Keywords: Electron backscatter diffraction (EBSD)
Energy dispersive x-ray analysis (EDX)
3D reconstruction
Gamma-gamma prime
Phase connectivity
Grain banding
Issue Date: 2012
Publisher: © Elsevier B.V.
Citation: CHILD, D., WEST, G.D. and THOMSON, R.C., 2012. The use of combined three-dimensional electron backscatter diffraction and energy dispersive X-ray analysis to assess the characteristics of the gamma/gamma-prime microstructure in alloy 720Li (TM). Ultramicroscopy, 114, pp. 1 - 10.

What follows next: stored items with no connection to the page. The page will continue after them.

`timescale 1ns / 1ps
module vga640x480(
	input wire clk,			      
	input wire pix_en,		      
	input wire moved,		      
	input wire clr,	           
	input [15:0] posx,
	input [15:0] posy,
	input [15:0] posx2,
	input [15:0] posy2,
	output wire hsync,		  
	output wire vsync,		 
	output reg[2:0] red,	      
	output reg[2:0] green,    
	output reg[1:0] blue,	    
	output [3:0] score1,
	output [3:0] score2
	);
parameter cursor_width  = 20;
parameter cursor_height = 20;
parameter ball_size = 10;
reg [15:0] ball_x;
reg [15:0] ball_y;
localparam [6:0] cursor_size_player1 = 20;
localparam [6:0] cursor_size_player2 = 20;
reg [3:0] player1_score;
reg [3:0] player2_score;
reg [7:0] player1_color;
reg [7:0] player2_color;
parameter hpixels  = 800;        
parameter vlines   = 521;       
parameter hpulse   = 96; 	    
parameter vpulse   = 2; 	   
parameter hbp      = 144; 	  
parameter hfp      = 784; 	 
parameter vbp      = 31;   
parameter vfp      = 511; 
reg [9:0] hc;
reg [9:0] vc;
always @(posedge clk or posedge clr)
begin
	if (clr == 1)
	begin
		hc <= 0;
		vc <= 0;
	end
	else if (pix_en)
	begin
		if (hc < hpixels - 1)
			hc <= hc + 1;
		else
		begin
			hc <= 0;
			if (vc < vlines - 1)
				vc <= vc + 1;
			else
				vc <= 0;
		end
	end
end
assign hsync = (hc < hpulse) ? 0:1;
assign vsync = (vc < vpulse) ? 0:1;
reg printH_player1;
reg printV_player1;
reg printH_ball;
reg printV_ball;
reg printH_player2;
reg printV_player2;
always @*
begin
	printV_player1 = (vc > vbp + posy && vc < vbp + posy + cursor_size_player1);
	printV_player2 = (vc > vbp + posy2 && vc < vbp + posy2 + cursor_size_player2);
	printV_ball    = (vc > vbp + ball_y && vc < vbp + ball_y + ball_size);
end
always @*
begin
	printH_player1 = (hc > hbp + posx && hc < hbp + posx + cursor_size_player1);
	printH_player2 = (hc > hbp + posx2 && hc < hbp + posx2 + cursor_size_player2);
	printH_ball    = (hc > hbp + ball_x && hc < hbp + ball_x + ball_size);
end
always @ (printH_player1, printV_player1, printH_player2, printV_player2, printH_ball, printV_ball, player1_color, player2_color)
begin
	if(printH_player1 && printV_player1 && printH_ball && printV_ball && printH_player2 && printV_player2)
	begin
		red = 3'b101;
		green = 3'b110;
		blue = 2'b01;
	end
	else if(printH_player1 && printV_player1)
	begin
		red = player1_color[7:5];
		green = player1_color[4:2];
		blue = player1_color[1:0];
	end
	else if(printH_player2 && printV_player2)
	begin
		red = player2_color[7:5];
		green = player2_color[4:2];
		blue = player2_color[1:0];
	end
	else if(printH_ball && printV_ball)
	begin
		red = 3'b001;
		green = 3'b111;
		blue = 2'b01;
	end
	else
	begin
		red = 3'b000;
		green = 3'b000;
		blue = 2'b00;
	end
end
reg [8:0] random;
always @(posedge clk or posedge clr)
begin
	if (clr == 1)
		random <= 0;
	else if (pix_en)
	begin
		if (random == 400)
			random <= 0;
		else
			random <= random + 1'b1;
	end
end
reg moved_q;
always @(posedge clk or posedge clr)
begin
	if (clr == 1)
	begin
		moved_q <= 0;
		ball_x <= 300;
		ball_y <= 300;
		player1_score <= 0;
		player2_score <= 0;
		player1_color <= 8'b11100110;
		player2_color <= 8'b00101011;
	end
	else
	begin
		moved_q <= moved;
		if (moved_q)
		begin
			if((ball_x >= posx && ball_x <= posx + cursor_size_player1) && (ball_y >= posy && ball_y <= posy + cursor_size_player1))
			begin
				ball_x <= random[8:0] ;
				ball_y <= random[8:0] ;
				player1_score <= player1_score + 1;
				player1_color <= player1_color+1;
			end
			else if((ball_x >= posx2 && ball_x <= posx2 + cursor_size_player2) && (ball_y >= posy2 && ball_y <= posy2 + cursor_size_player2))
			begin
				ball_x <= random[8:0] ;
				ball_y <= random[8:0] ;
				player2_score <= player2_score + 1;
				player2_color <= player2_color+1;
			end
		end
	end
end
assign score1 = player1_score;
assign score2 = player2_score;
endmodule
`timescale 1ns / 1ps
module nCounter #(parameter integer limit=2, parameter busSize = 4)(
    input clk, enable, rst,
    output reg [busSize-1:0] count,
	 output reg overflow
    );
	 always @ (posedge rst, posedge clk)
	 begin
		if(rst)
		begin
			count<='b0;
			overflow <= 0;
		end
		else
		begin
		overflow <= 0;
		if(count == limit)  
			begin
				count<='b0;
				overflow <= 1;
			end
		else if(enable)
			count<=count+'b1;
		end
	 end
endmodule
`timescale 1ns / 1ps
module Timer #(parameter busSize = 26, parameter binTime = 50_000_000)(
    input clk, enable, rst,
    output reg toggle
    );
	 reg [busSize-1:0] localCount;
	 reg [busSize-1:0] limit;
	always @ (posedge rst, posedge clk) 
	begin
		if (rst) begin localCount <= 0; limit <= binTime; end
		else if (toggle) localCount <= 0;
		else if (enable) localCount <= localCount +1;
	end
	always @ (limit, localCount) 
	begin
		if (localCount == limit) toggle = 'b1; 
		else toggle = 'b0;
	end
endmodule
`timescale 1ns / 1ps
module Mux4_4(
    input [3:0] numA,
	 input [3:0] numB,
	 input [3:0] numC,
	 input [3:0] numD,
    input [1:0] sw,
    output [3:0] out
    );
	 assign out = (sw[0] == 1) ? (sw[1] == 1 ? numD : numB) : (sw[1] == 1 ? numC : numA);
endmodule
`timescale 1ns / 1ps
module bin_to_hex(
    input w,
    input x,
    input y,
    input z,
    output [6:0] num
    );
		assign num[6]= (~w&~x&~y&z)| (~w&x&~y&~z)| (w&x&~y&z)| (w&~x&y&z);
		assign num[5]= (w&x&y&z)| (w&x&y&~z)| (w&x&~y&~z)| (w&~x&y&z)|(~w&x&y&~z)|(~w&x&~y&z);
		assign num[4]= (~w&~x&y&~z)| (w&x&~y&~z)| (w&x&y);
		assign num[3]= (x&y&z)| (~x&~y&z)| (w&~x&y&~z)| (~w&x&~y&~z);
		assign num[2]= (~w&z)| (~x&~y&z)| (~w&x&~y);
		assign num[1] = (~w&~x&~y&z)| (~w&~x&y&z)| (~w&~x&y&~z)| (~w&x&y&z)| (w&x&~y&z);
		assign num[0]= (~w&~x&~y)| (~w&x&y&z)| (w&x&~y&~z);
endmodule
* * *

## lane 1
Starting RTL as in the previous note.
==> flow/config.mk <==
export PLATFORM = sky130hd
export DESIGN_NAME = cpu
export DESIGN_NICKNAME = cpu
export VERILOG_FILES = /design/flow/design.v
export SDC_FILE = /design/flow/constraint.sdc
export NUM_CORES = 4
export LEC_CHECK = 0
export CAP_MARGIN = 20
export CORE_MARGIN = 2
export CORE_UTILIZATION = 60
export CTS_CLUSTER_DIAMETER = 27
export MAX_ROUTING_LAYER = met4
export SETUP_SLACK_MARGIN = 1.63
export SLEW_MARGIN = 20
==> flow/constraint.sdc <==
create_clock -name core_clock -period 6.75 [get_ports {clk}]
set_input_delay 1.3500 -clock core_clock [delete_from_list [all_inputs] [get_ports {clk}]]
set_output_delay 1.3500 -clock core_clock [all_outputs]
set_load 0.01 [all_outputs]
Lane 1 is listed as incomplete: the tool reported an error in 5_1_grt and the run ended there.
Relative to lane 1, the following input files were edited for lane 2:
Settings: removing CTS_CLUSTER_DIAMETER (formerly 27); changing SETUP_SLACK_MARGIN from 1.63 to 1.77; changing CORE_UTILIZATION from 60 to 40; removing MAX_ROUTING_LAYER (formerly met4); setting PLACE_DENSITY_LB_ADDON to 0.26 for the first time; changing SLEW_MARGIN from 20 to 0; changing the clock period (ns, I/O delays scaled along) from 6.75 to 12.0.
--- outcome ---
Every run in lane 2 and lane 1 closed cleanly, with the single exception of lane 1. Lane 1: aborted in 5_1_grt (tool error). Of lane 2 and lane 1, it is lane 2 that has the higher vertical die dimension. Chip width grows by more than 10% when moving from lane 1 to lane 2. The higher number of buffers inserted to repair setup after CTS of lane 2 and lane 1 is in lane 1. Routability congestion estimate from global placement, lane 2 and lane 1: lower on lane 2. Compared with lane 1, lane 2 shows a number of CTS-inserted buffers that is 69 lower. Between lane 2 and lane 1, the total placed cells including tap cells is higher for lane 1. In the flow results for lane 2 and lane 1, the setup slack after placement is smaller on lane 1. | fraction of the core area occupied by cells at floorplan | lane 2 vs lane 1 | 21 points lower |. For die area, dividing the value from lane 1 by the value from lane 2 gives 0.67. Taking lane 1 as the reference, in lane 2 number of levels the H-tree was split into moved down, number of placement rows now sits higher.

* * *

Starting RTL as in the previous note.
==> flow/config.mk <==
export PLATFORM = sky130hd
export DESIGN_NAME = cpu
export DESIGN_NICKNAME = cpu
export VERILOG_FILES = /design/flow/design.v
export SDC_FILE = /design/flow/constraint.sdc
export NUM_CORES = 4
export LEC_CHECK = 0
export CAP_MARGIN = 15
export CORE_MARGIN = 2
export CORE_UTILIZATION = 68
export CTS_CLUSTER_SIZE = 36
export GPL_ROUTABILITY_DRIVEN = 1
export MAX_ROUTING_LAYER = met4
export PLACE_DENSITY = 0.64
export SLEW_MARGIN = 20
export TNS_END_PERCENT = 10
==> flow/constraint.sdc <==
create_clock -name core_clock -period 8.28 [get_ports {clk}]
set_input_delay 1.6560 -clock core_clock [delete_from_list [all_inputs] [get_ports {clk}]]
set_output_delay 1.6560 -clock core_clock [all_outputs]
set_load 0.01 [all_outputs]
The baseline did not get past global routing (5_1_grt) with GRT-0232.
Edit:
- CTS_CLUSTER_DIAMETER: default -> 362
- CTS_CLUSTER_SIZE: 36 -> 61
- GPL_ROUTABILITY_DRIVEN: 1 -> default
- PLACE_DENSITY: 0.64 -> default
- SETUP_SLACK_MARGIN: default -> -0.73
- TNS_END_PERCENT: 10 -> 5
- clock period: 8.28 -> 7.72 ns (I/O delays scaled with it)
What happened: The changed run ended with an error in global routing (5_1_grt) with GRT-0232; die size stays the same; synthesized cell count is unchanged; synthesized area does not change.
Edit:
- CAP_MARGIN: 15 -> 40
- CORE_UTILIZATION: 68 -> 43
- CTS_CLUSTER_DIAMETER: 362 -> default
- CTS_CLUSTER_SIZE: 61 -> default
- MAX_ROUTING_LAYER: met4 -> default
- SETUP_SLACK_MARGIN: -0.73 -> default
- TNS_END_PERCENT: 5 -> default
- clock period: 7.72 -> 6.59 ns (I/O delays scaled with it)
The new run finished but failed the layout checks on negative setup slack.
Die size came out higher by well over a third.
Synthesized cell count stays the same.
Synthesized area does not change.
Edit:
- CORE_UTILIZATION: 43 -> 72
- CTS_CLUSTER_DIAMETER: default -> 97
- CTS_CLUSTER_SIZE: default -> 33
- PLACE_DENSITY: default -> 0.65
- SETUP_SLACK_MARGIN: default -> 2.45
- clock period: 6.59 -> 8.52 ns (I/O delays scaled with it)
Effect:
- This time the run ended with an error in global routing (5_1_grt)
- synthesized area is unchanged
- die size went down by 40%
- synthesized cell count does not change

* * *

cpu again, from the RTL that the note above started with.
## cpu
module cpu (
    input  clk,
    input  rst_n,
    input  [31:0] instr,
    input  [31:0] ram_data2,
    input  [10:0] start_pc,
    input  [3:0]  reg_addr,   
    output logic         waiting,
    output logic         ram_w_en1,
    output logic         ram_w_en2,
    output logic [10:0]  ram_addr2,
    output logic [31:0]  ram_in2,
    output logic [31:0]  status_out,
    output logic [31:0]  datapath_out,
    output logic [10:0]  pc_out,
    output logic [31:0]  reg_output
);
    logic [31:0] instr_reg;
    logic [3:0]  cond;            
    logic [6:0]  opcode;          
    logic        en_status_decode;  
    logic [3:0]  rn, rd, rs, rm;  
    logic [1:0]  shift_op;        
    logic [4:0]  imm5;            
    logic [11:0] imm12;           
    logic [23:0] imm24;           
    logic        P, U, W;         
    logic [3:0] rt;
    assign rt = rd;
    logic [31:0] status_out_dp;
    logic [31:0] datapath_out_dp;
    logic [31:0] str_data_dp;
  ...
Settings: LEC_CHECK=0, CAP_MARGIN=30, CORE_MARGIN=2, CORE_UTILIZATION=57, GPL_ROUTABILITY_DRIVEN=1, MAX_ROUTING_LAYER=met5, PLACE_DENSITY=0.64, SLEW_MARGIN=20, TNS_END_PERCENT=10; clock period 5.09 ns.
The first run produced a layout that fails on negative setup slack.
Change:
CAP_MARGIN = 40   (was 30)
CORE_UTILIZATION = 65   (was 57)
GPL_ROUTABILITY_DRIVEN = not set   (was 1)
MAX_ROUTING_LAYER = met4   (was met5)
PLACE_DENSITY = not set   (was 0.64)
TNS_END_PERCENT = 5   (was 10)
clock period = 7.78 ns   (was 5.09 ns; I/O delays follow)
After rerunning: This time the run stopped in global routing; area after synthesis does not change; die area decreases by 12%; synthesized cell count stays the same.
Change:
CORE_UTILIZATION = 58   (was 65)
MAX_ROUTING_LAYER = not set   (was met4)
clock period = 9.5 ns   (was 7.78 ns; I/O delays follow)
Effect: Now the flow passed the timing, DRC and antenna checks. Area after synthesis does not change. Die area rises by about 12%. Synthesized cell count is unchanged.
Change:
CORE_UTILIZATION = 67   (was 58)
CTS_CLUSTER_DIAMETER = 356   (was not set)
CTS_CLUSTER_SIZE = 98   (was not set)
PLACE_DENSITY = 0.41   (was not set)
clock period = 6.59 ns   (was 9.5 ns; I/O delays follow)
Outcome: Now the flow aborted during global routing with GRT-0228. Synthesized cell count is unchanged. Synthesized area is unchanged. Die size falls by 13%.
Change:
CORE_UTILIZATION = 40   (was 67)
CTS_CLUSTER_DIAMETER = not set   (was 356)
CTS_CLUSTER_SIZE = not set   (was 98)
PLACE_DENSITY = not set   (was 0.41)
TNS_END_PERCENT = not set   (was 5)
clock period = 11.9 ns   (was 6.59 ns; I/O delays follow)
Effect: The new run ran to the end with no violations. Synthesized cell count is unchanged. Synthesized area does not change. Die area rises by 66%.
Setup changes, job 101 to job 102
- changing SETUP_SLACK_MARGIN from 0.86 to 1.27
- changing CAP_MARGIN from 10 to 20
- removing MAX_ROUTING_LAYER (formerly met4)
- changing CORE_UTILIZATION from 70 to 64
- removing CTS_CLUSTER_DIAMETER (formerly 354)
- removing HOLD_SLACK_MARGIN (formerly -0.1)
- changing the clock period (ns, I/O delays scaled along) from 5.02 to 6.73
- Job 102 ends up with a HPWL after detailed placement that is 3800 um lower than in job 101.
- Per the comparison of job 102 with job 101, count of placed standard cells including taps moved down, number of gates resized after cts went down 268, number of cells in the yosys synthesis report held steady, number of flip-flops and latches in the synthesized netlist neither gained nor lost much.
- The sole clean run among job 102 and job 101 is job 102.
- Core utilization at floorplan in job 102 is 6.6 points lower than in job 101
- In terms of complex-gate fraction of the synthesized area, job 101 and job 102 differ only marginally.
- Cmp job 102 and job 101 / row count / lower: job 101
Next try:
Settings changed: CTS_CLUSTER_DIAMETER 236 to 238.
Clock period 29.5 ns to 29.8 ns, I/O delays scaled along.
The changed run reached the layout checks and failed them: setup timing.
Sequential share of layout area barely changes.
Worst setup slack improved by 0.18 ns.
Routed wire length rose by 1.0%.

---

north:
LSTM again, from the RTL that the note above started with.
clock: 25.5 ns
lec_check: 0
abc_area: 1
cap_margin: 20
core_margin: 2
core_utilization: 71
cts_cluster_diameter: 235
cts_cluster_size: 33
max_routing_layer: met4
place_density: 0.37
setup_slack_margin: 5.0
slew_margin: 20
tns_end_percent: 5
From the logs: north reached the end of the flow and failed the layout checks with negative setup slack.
// k580vm80a
module k580vm80a
(
   input         pin_clk,        
   input         pin_f1,         
   input         pin_f2,         
   input         pin_reset,      
   output [15:0] pin_a,          
   output  [7:0] pin_dout,       
   input   [7:0] pin_din,        
   output        pin_aena,       
   output        pin_dena,       
   input         pin_hold,      
   output        pin_hlda,      
   input         pin_ready,     
   output        pin_wait,      
   input         pin_int,       
   output        pin_inte,      
   output        pin_sync,      
   output        pin_dbin,      
   output        pin_wr_n
);
For scale: about 1,400 cells after synthesis, ~250 flip-flops, ~47 I/O pins.
clock: 3.6 ns
lec_check: 0
abc_area: 1
cap_margin: 20
cell_pad_in_sites_detail_placement: 0
cell_pad_in_sites_global_placement: 0
core_margin: 2
core_utilization: 72
cts_cluster_diameter: 189
cts_cluster_size: 15
gpl_routability_driven: 0
gpl_timing_driven: 1
max_routing_layer: met5
place_density_lb_addon: 0.06
slew_margin: 30
run.sh (not shown) runs the stock make flow with config.mk's settings and CLKGATE_MAP_FILE=.
The starting point ended with an error in global routing (5_1_grt) (GRT-0232).
Then changed:
- CORE_UTILIZATION: 72 -> 66
- CTS_CLUSTER_DIAMETER: 189 -> not set
- CTS_CLUSTER_SIZE: 15 -> 74
- GPL_ROUTABILITY_DRIVEN: 0 -> 1
- PLACE_DENSITY_LB_ADDON: 0.06 -> not set
- Now the flow reached the layout checks and failed them: negative setup slack
- die area came out higher by 8.8%
- synthesized area does not change
- synthesized cell count stays the same
Then changed:
- ABC_AREA: 1 -> not set
- CELL_PAD_IN_SITES_DETAIL_PLACEMENT: 0 -> not set
- CELL_PAD_IN_SITES_GLOBAL_PLACEMENT: 0 -> not set
- CORE_UTILIZATION: 66 -> 64
- CTS_CLUSTER_SIZE: 74 -> not set
- GPL_ROUTABILITY_DRIVEN: 1 -> not set
- GPL_TIMING_DRIVEN: 1 -> not set
- MAX_ROUTING_LAYER: met5 -> not set
- SLEW_MARGIN: 30 -> 20
- clock period: 3.6 -> 4.13 ns (I/O delays scaled with it)
The changed run finished but fails on negative setup slack.
Die size is higher by roughly a tenth.
Routed wire length shrinks by a few percent.
Design area rises slightly.
Hold slack gets better by 0.0047 ns.
Global-route usage drops by 1.0 points.
Then changed:
- ABC_AREA: not set -> 1
- CORE_UTILIZATION: 64 -> 66
- CTS_CLUSTER_SIZE: not set -> 71
- clock period: 4.13 -> 3.75 ns (I/O delays scaled with it)
After rerunning: The changed run reached the layout checks and failed them: negative setup slack. Hold slack improves by 0.0032 ns. Core utilization climbs by 3.5 points. Setup slack degrades by 0.25 ns. Sequential share of layout area climbs by 2.8 points. Clock-buffer cell count drops by 1. Total power climbs by a few percent. Routed wire length drops by roughly a tenth. Critical path depth climbs by 12. Clock power climbs by a few percent. Global-route usage drops by 1.1 points. Die area drops by roughly a tenth.

---

run A:
Starting RTL as in the previous note.
make LEC_CHECK=0 CAP_MARGIN=20 CORE_MARGIN=2 CORE_UTILIZATION=40 SETUP_SLACK_MARGIN=1.08 SLEW_MARGIN=20 finish   # period 6.48 ns
> inputs changed (run A -> run B)
- clearing SETUP_SLACK_MARGIN, which used to be 1.08
- Sum of internal, switching and leakage power: run B vs run A, no meaningful difference
- Of the two values seen for timing startpoint of the critical path, i[7]$_DFFE_PP_ was produced by run B and i[1]$_DFFE_PP_ by run A.
- Wire length of the first global-routing pass: run B vs run A, no meaningful difference
- Changes observed in run B relative to run A: worst ir drop on vdd now larger; count of buffers added by post-CTS timing repair for setup fell 7; combined area of all synthesized cells held; shortest clock period the worst path allows after layout went up 0.85 ns; non-filler instance count after layout shrank by 0.81%.
- | switching share of power | run A vs run B | ≈ equal |
- For required arrival time at the worst endpoint, run B and run A come out practically identical.
The following lists how run C was set up differently from run B:
- putting CTS_CLUSTER_DIAMETER at 212 where nothing was set
- swapping 40 for 71 in CORE_UTILIZATION
- swapping 6.48 for 5.41 in the clock period (ns, I/O delays scaled along)
[summary]
Summary — internal power, run C relative to run B: higher, by 610 uW.
Looking at endpoint of the worst setup timing path, the r16_hl[4]$_DFFE_PP_ result is from run B; the r16_bc[15]$_DFFE_PP_ one comes from run C.
Against run B, run C reports a layout buffer count excluding clock buffers that is higher.
Cmp run C vs run B: number of antenna violations at the first check in global routing higher in run C
Changes in run D relative to run C:
- CORE_UTILIZATION: 71 -> 40
- ABC_AREA: unset -> 1
- MAX_ROUTING_LAYER: unset -> met4
- CTS_CLUSTER_DIAMETER: 212 -> unset
- the clock period (ns, I/O delays scaled along): 5.41 -> 8.0
--- outcome ---
- Run C ended up with a2111oi_4 as its slowest cell on the critical path; run D ended up with edfxtp_1.
- Of run D and run C, the run reporting the higher share of the synthesized netlist area taken by xor and xnor gates was run C.
- Going from run C to run D, number of cells on the critical path now larger; signed area change from the synthesized netlist to the final layout now larger; measured slew at the worst slew-check pin now larger; source-to-sink clock delay at the later pin of the worst-skew pair comparable.
Inputs modified between run D and run E:
- CTS_CLUSTER_SIZE now 71, previously not set
- TNS_END_PERCENT now 75, previously not set
- CORE_UTILIZATION now 66, was 40
- MAX_ROUTING_LAYER no longer set, was met4
- the clock period (ns, I/O delays scaled along) now 3.6, was 8.0
## What came out
- | run E | all stages done | FAIL | negative setup slack |
- Of run E and run D, it is run E that has the higher count of non-CTS inverters in the layout.
- Diff run D -> run E: final setup violation count went up; number of antenna cells inserted went up; count of clock-buffer cells in the layout went down; die size went down.
- Fraction of the cycle the final worst path needs (higher): run E
- Summary — total power consumption of the routed design, run E relative to run D: higher, by 150%.
- In run E, setup slack after layout is lower than in run D.
- Design area: run E and run D compared, higher one is run E
Power and IR drop assume default switching activity.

Abstract: Multiple three-dimensional reconstructions of a γ/γ′ phase structure in Alloy 720Li have been carried out by employing a serial milling technique with simultaneous electron backscatter diffraction (EBSD) and energy dispersive x-ray (EDX) analysis data collection. Combining EBSD data with EDX is critical in obtaining maps to distinguish between the chemically differing, but crystallographically similar γ and γ′ phases present in the alloy studied. EDX is shown to allow the differentiation of γ and γ′ phases, with EBSD providing increased grain shape accuracy. The combination of data sources also allowed identification of coherent γ/γ′ phase interfaces that would not be identified using solely EBSD or EDX. The study identifies a region of grain banding within the alloy, which provides the basis for a three-dimensional comparison and discussion of γ′ phase size between coarse and fine grain regions, whilst also identifying coherent γ′ phase interfaces, possible only using both EDX and EBSD systems simultaneously. The majority of the γ′ phase lies in the range of 1–10 μm in non-banded regions, with a detectable particle size limit of 500 nm being established. The validity of the reconstruction has been demonstrated using an electron interaction volumes model, and an assessment of the validity of EBSD and EDX data sources is discussed showing γ′ phase connectivity in all dimensions.
Description: This is the author’s version of a work that was accepted for publication in Ultramicroscopy. Changes resulting from the publishing process, such as peer review, editing, corrections, structural formatting, and other quality control mechanisms may not be reflected in this document. Changes may have been made to this work since it was submitted for publication. A definitive version was subsequently published in Ultramicroscopy, vol 114, pp. 1-10, 2012, DOI: 10.1016/j.ultramic.2011.11.003
Version: Accepted for publication
DOI: 10.1016/j.ultramic.2011.11.003
URI: https://dspace.lboro.ac.uk/2134/15326
Publisher Link: http://dx.doi.org/10.1016/j.ultramic.2011.11.003
ISSN: 0304-3991
Appears in Collections:Published Articles (Materials)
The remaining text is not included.